** Your task **
Filter these entries down to lines holding "busy".

[Stored data]
##########
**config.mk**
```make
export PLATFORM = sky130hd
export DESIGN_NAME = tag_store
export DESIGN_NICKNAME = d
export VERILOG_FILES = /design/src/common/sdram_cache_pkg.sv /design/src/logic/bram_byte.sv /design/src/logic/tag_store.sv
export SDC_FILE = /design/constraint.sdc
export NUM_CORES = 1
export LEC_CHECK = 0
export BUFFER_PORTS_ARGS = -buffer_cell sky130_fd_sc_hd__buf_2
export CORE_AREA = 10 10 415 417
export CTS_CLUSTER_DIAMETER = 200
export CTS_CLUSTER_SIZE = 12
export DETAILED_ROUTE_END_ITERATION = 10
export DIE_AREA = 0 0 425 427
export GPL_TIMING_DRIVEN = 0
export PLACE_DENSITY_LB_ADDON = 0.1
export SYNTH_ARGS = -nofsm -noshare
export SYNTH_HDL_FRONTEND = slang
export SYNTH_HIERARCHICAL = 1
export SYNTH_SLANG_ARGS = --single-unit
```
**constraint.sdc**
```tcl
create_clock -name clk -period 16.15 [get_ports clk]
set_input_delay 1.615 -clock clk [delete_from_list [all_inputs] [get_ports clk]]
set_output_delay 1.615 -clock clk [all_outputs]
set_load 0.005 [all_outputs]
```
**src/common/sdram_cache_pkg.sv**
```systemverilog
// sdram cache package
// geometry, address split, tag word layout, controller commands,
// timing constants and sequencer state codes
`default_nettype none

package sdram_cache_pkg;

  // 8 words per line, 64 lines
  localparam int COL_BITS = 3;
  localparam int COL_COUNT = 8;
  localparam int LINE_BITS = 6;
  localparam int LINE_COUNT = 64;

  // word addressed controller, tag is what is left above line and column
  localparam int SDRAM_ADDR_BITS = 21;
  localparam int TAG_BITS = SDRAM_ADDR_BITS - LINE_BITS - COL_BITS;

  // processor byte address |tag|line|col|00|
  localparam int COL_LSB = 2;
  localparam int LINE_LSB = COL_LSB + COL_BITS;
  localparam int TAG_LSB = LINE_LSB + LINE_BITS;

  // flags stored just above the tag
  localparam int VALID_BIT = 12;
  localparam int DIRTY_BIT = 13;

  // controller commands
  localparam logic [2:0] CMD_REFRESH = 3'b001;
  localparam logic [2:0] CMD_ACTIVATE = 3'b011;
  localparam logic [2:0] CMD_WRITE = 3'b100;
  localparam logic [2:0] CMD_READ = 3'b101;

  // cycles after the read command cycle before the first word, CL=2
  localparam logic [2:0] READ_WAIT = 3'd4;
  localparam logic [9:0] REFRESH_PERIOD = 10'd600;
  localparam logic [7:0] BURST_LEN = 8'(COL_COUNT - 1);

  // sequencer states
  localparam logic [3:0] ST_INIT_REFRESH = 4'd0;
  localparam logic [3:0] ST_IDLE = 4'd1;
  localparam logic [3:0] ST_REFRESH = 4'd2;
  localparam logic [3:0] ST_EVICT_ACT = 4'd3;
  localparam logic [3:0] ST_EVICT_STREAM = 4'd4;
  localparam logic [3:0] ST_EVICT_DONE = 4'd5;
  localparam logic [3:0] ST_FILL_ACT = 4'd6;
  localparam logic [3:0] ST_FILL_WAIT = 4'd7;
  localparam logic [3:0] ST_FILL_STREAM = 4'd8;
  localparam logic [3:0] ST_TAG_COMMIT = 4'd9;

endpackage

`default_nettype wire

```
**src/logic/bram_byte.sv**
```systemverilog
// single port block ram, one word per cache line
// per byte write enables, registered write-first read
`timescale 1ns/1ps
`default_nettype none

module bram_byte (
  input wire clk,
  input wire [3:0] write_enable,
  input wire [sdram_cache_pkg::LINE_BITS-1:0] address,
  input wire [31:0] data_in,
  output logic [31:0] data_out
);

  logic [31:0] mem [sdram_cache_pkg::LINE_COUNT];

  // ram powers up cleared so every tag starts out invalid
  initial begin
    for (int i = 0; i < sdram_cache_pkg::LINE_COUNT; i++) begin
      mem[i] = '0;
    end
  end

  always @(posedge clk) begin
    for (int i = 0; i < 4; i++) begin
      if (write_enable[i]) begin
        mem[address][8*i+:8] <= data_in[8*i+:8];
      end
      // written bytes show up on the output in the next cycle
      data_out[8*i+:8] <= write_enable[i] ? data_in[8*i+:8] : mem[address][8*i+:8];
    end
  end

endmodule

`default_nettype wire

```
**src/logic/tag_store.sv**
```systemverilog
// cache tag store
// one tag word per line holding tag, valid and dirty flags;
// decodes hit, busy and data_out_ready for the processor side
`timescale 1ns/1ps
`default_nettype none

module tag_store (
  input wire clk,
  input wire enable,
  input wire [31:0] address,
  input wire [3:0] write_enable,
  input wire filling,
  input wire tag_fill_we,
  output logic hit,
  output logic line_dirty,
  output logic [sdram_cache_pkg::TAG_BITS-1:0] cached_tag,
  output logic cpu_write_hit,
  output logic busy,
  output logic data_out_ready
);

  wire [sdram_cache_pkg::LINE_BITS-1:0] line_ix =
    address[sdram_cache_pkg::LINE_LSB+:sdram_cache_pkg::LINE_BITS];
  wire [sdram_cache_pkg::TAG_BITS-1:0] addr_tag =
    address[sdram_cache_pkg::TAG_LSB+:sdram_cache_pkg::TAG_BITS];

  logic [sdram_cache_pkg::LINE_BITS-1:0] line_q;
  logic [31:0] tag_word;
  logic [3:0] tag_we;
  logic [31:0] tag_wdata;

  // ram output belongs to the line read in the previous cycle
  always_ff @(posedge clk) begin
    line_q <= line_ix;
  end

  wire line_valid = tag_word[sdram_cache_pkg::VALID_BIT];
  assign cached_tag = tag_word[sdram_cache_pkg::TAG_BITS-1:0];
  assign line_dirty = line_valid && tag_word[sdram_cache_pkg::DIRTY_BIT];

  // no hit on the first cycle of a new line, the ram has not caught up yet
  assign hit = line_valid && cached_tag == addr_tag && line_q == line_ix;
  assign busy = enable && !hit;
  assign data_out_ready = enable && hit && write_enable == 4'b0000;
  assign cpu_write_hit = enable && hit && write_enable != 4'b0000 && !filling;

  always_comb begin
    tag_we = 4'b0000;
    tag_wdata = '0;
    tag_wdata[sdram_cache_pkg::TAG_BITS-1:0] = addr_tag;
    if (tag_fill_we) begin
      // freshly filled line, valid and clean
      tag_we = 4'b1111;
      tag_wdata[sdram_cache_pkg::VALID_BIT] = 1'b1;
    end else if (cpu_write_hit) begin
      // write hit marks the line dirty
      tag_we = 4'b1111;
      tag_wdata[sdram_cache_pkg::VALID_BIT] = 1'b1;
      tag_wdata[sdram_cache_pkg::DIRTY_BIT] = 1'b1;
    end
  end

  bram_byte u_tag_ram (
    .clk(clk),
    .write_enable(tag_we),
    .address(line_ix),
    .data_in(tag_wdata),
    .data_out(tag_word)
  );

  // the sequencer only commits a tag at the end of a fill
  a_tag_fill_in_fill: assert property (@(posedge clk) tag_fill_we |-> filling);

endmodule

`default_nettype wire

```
##########
** Result of this exercise **
// decodes hit, busy and data_out_ready for the processor side
  output logic busy,
  assign busy = enable && !hit;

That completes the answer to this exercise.